WHAT YOU ARE ASKED TO DO: All lines holding the string "synthesis" should be copied from the data below.

INFORMATION PROVIDED:
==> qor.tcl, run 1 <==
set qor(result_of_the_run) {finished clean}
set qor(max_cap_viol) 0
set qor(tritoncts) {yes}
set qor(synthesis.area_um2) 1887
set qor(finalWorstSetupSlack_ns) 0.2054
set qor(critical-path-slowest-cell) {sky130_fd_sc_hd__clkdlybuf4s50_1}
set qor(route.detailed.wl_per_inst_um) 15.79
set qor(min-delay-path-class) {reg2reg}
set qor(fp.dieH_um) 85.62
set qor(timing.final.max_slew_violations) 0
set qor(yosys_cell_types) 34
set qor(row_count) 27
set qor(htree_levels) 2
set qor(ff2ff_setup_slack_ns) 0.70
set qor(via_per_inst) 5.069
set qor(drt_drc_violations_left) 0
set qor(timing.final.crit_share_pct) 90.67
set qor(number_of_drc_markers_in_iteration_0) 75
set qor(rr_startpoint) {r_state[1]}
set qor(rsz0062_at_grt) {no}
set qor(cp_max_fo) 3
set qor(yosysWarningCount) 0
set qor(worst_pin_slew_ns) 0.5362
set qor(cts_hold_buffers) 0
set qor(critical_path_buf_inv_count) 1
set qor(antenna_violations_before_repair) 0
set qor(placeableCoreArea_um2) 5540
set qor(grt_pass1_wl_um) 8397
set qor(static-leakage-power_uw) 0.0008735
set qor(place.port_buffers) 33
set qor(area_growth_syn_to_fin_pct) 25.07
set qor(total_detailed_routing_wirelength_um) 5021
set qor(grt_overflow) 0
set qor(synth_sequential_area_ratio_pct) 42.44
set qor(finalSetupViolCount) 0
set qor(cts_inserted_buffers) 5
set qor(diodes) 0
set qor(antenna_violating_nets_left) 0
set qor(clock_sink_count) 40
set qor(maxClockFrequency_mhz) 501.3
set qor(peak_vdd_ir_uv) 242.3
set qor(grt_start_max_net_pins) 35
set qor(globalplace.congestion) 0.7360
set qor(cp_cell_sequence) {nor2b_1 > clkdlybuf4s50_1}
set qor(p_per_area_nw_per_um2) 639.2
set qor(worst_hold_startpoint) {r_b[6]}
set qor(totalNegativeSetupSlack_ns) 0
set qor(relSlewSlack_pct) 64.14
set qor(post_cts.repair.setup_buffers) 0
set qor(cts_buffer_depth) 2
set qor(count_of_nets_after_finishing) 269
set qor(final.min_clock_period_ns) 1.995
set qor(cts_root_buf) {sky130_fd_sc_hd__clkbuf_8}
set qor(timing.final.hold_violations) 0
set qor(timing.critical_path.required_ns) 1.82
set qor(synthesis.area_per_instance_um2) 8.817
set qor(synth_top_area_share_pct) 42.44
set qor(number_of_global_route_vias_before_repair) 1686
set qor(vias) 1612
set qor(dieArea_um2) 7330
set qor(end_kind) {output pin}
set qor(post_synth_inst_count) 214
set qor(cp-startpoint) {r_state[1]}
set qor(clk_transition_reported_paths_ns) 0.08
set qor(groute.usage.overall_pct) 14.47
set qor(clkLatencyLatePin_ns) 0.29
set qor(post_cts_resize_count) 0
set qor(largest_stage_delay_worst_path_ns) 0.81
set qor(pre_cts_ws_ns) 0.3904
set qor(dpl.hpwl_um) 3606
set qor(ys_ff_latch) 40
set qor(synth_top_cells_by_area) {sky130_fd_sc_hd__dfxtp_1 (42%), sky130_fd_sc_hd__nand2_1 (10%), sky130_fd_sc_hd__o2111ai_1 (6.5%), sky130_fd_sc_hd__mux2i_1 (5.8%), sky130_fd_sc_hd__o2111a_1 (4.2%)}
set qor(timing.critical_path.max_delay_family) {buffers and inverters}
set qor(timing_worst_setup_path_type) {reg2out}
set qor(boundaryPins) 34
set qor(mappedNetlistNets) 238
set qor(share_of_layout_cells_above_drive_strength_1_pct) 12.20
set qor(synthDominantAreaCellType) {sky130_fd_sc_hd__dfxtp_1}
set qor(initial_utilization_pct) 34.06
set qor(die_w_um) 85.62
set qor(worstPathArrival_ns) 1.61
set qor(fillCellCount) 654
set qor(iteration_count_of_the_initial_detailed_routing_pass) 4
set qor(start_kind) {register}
==> src/rtl/digit_to_uart_tx_pkg.sv <==
// Shared definitions for the digit <-> UART transmit/receive path: FSM states,
// blank-digit code and byte ordering of the 16-bit digit word.
`default_nettype none

package digit_to_uart_tx_pkg;

  typedef enum logic [2:0] {
    ST_IDLE      = 3'd0,
    ST_LOAD      = 3'd1,
    ST_WAIT_ACK  = 3'd2,
    ST_WAIT_DONE = 3'd3,
    ST_GAP       = 3'd4
  } tx_state_e;

  localparam logic [3:0] BLANK_DIGIT = 4'hB;

  // Byte index 0 goes out first and carries the two most-significant digits.
  localparam logic BYTE_HI_IDX = 1'b0;
  localparam logic BYTE_LO_IDX = 1'b1;

  function automatic logic [7:0] select_byte(input logic [15:0] word, input logic idx);
    return (idx == BYTE_HI_IDX) ? word[15:8] : word[7:0];
  endfunction

endpackage

`default_nettype wire

==> src/rtl/digit_to_uart_tx_wait_counter.sv <==
// Saturating up-counter with synchronous clear and a terminal-count compare,
// shared between the inter-byte gap and the acknowledge timeout.
`default_nettype none

module tx_wait_counter #(
  parameter int CNT_W = 16
) (
  input  logic             clk,
  input  logic             reset,
  input  logic             clear_i,
  input  logic             enable_i,
  input  logic [CNT_W-1:0] terminal_i,
  output logic             at_terminal_o
);

  logic [CNT_W-1:0] count_q;

  always_ff @(posedge clk or negedge reset) begin
    if (!reset) begin
      count_q <= '0;
    end else if (clear_i) begin
      count_q <= '0;
    end else if (enable_i && (count_q != {CNT_W{1'b1}})) begin
      count_q <= count_q + 1'b1;
    end
  end

  assign at_terminal_o = (count_q == terminal_i);

endmodule

`default_nettype wire

==> src/rtl/digit_to_uart_tx.sv <==
// Snapshots four display digits on request and sends them to a UART transmitter
// as two bytes, most-significant digit pair first.
`default_nettype none

module digit_to_uart_tx
  import digit_to_uart_tx_pkg::*;
#(
  parameter int GAP_CYCLES  = 16,
  parameter int ACK_TIMEOUT = 1024,
  parameter int CNT_W       = 16
) (
  input  logic       clk,
  input  logic       reset,
  input  logic [3:0] digit0,
  input  logic [3:0] digit1,
  input  logic [3:0] digit2,
  input  logic [3:0] digit3,
  input  logic       send,
  input  logic       Tx_BUSY,
  output logic [7:0] Tx_DATA,
  output logic       Tx_WR,
  output logic       Tx_EN,
  output logic       busy,
  output logic       done,
  output logic       timeout
);

  localparam logic [CNT_W-1:0] GAP_TC = CNT_W'(GAP_CYCLES - 1);
  localparam logic [CNT_W-1:0] ACK_TC = CNT_W'(ACK_TIMEOUT - 1);

  tx_state_e   state_q, state_d;
  logic        idx_q, idx_d;
  logic [15:0] word_q, word_d;
  logic [7:0]  data_q, data_d;
  logic        wr_q, wr_d;
  logic        en_q, en_d;
  logic        busy_q, busy_d;
  logic        done_q, done_d;
  logic        tout_q, tout_d;
  logic        cnt_clr, cnt_en, cnt_tc;

  tx_wait_counter #(.CNT_W(CNT_W)) u_wait_counter (
    .clk          (clk),
    .reset        (reset),
    .clear_i      (cnt_clr),
    .enable_i     (cnt_en),
    .terminal_i   ((state_q == ST_GAP) ? GAP_TC : ACK_TC),
    .at_terminal_o(cnt_tc)
  );

  always_ff @(posedge clk or negedge reset) begin
    if (!reset) begin
      state_q <= ST_IDLE;
      idx_q   <= BYTE_HI_IDX;
      word_q  <= 16'hFFFF;
      data_q  <= 8'h00;
      wr_q    <= 1'b0;
      en_q    <= 1'b0;
      busy_q  <= 1'b0;
      done_q  <= 1'b0;
      tout_q  <= 1'b0;
    end else begin
      state_q <= state_d;
      idx_q   <= idx_d;
      word_q  <= word_d;
      data_q  <= data_d;
      wr_q    <= wr_d;
      en_q    <= en_d;
      busy_q  <= busy_d;
      done_q  <= done_d;
      tout_q  <= tout_d;
    end
  end

  always_comb begin
    state_d = state_q;
    idx_d   = idx_q;
    word_d  = word_q;
    data_d  = data_q;
    wr_d    = 1'b0;
    done_d  = 1'b0;
    tout_d  = 1'b0;
    cnt_clr = 1'b0;
    cnt_en  = 1'b0;

    unique case (state_q)
      ST_IDLE: begin
        // A request arriving while the transmitter is still busy is held off.
        if (send && !Tx_BUSY) begin
          word_d  = {digit3, digit2, digit1, digit0};
          idx_d   = BYTE_HI_IDX;
          state_d = ST_LOAD;
        end
      end
      ST_LOAD: begin
        data_d  = select_byte(word_q, idx_q);
        wr_d    = 1'b1;
        cnt_clr = 1'b1;
        state_d = ST_WAIT_ACK;
      end
      ST_WAIT_ACK: begin
        if (Tx_BUSY) begin
          state_d = ST_WAIT_DONE;
        end else if (cnt_tc) begin
          tout_d  = 1'b1;
          state_d = ST_IDLE;
        end else begin
          cnt_en = 1'b1;
        end
      end
      ST_WAIT_DONE: begin
        if (!Tx_BUSY) begin
          cnt_clr = 1'b1;
          state_d = ST_GAP;
        end
      end
      ST_GAP: begin
        if (cnt_tc) begin
          if (idx_q == BYTE_HI_IDX) begin
            idx_d   = BYTE_LO_IDX;
            state_d = ST_LOAD;
          end else begin
            done_d  = 1'b1;
            state_d = ST_IDLE;
          end
        end else begin
          cnt_en = 1'b1;
        end
      end
      default: state_d = ST_IDLE;
    endcase

    en_d   = (state_d != ST_IDLE);
    busy_d = (state_d != ST_IDLE);
  end

  assign Tx_DATA = data_q;
  assign Tx_WR   = wr_q;
  assign Tx_EN   = en_q;
  assign busy    = busy_q;
  assign done    = done_q;
  assign timeout = tout_q;

endmodule

`default_nettype wire
==> src/rtl/exe_pkg.sv <==
// Shared encodings for the execute stage: ALU commands, branch kinds,
// FSM states and the sequential multiplier step count.
package exe_pkg;

    localparam int MUL_STEPS = 32;
    localparam int STEP_W    = $clog2(MUL_STEPS);

    typedef enum logic [3:0] {
        CMD_ADD = 4'd0,
        CMD_SUB = 4'd1,
        CMD_AND = 4'd2,
        CMD_OR  = 4'd3,
        CMD_NOR = 4'd4,
        CMD_XOR = 4'd5,
        CMD_SLL = 4'd6,
        CMD_SRL = 4'd7,
        CMD_SRA = 4'd8,
        CMD_SLT = 4'd9,
        CMD_MUL = 4'd10
    } exe_cmd_e;

    typedef enum logic [1:0] {
        BR_NONE = 2'd0,
        BR_BEQ  = 2'd1,
        BR_BNE  = 2'd2,
        BR_JMP  = 2'd3
    } br_e;

    typedef enum logic {
        ST_IDLE    = 1'b0,
        ST_MUL_RUN = 1'b1
    } state_e;

endpackage

==> src/rtl/exe_seq_mul.sv <==
// Radix-2 shift-add multiplier producing the low 32 bits of a*b.
// One partial product is folded in per clock; o_done is high during the
// cycle whose edge completes the last step, and o_product is already the
// final value then, so the caller can register it at that same edge.
module exe_seq_mul
    import exe_pkg::*;
(
    input  logic        clk,
    input  logic        rst,
    input  logic        i_start,
    input  logic [31:0] i_op_a,
    input  logic [31:0] i_op_b,
    output logic        o_done,
    output logic [31:0] o_product
);

    logic [31:0]       r_mcand;
    logic [31:0]       r_mplier;
    logic [31:0]       r_acc;
    logic [STEP_W-1:0] r_step;
    logic              r_busy;

    logic [31:0]       w_addend;
    logic [31:0]       w_acc_next;

    // Partial product: the (already shifted) multiplicand gated by the
    // current multiplier LSB.
    genvar gi;
    generate
        for (gi = 0; gi < 32; gi++) begin : g_addend
            assign w_addend[gi] = r_mcand[gi] & r_mplier[0];
        end
    endgenerate

    assign w_acc_next = r_acc + w_addend;
    assign o_product  = w_acc_next;
    assign o_done     = r_busy && (r_step == STEP_W'(MUL_STEPS - 1));

    // Operand load on start, then one shift-add step per clock until done.
    always_ff @(posedge clk) begin
        if (rst) begin
            r_mcand  <= '0;
            r_mplier <= '0;
            r_acc    <= '0;
            r_step   <= '0;
            r_busy   <= 1'b0;
        end else if (i_start) begin
            r_mcand  <= i_op_a;
            r_mplier <= i_op_b;
            r_acc    <= '0;
            r_step   <= '0;
            r_busy   <= 1'b1;
        end else if (r_busy) begin
            r_acc    <= w_acc_next;
            r_mcand  <= r_mcand << 1;
            r_mplier <= r_mplier >> 1;
            r_step   <= r_step + 1'b1;
            if (o_done) begin
                r_busy <= 1'b0;
            end
        end
    end

endmodule
$ cat config.mk
export PLATFORM = sky130hd
export DESIGN_NAME = morse_decoder_flat
export DESIGN_NICKNAME = d
export VERILOG_FILES = /design/src/rtl/morse_if.sv /design/src/rtl/morse_decoder.sv /design/src/flat_wrapper.sv
export SDC_FILE = /design/constraint.sdc
export NUM_CORES = 1
export LEC_CHECK = 0
export CAP_MARGIN = 0
export CORE_MARGIN = 2
export CORE_UTILIZATION = 25
export DETAILED_ROUTE_END_ITERATION = 10
export HOLD_SLACK_MARGIN = 0.02
export PLACE_DENSITY = 0.45
export SLEW_MARGIN = 10
export SYNTH_ARGS = -nofsm -noshare
export SYNTH_HDL_FRONTEND = slang
export SYNTH_SLANG_ARGS = --single-unit
$ cat constraint.sdc
create_clock -name clk -period 6.6 [get_ports clk]
set_input_delay 1.32 -clock clk [delete_from_list [all_inputs] [get_ports clk]]
set_output_delay 1.32 -clock clk [all_outputs]
set_load 0.03 [all_outputs]
$ cat src/rtl/morse_if.sv
// Keyed-line input and decoded-letter outputs of the Morse receiver.
// The master drives key; the slave (decoder) drives the results.
interface morse_if;
  logic       key;
  logic       valid;
  logic [2:0] letter;
  logic       error;
  logic [3:0] pattern;
  logic [2:0] length;
  logic       busy;

  modport master (output key, input valid, letter, error, pattern, length, busy);
  modport slave  (input key, output valid, letter, error, pattern, length, busy);
endinterface

$ cat src/rtl/morse_decoder.sv
// Morse receiver: times marks/spaces on a synchronized key line, classifies
// dots/dashes, and decodes letters A-H into the transmitter's 3-bit code.
//   state | meaning
//   IDLE  | no letter in progress, waiting for a mark
//   MARK  | key high, timing the current mark
//   SPACE | key low after a symbol, timing the gap
module morse_decoder #(
  parameter int UNIT_CYCLES = 25_000_000
) (
  input  logic     clk,
  input  logic     reset,
  morse_if.slave   bus
);

  localparam int CW = $clog2(4*UNIT_CYCLES+1);
  localparam logic [CW-1:0] CNT_MAX    = CW'(4*UNIT_CYCLES);
  localparam logic [CW-1:0] GLITCH_LIM = CW'(UNIT_CYCLES/2);
  localparam logic [CW-1:0] DASH_LIM   = CW'(2*UNIT_CYCLES);
  localparam logic [CW-1:0] GAP_END    = CW'(3*UNIT_CYCLES-1);

  typedef enum logic [1:0] {IDLE, MARK, SPACE} state_t;

  state_t        state, state_n;
  logic          sync1, key_s;
  logic [CW-1:0] cnt, cnt_n;
  logic [3:0]    sym, sym_n;
  logic [2:0]    len, len_n;
  logic          ovf, ovf_n;
  logic          emit;
  logic          match;
  logic [2:0]    code;

  logic          valid_q, error_q;
  logic [2:0]    letter_q, length_q;
  logic [3:0]    pattern_q;

  always_comb begin
    match = 1'b1;
    code  = 3'b000;
    case ({len, sym})
      7'b010_0001: code = 3'b000;
      7'b100_1000: code = 3'b001;
      7'b100_1010: code = 3'b010;
      7'b011_0100: code = 3'b011;
      7'b001_0000: code = 3'b100;
      7'b100_0010: code = 3'b101;
      7'b011_0110: code = 3'b110;
      7'b100_0000: code = 3'b111;
      default:     match = 1'b0;
    endcase
  end

  always_comb begin
    state_n = state;
    cnt_n   = cnt;
    sym_n   = sym;
    len_n   = len;
    ovf_n   = ovf;
    emit    = 1'b0;
    case (state)
      IDLE: begin
        if (key_s) begin
          state_n = MARK;
          cnt_n   = CW'(1);
        end
      end
      MARK: begin
        if (key_s) begin
          if (cnt != CNT_MAX) cnt_n = cnt + 1'b1;
        end else if (cnt < GLITCH_LIM) begin
          // A glitch is dropped; an empty letter falls straight back to idle.
          if (len != 3'd0) begin
            state_n = SPACE;
            cnt_n   = CW'(1);
          end else begin
            state_n = IDLE;
            sym_n   = 4'b0000;
            len_n   = 3'd0;
            ovf_n   = 1'b0;
          end
        end else begin
          state_n = SPACE;
          cnt_n   = CW'(1);
          if (len == 3'd4) begin
            ovf_n = 1'b1;
          end else begin
            sym_n = {sym[2:0], cnt >= DASH_LIM};
            len_n = len + 3'd1;
          end
        end
      end
      SPACE: begin
        if (key_s) begin
          state_n = MARK;
          cnt_n   = CW'(1);
        end else if (cnt == GAP_END) begin
          emit    = 1'b1;
          state_n = IDLE;
          sym_n   = 4'b0000;
          len_n   = 3'd0;
          ovf_n   = 1'b0;
        end else begin
          cnt_n = cnt + 1'b1;
        end
      end
      default: state_n = IDLE;
    endcase
  end

  always_ff @(posedge clk or posedge reset) begin
    if (reset) begin
      sync1 <= 1'b0;
      key_s <= 1'b0;
      state <= IDLE;
      cnt   <= '0;
      sym   <= 4'b0000;
      len   <= 3'd0;
      ovf   <= 1'b0;
    end else begin
      sync1 <= bus.key;
      key_s <= sync1;
      state <= state_n;
      cnt   <= cnt_n;
      sym   <= sym_n;
      len   <= len_n;
      ovf   <= ovf_n;
    end
  end

  always_ff @(posedge clk or posedge reset) begin
    if (reset) begin
      valid_q   <= 1'b0;
      letter_q  <= 3'b000;
      error_q   <= 1'b0;
      pattern_q <= 4'b0000;
      length_q  <= 3'd0;
    end else begin
      valid_q <= emit;
      if (emit) begin
        pattern_q <= sym;
        length_q  <= len;
        error_q   <= ovf | ~match;
        letter_q  <= (ovf | ~match) ? 3'b000 : code;
      end
    end
  end

  assign bus.valid   = valid_q;
  assign bus.letter  = letter_q;
  assign bus.error   = error_q;
  assign bus.pattern = pattern_q;
  assign bus.length  = length_q;
  assign bus.busy    = (state != IDLE);

endmodule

RESULT FOR THIS TASK:
set qor(synthesis.area_um2) 1887
set qor(synthesis.area_per_instance_um2) 8.817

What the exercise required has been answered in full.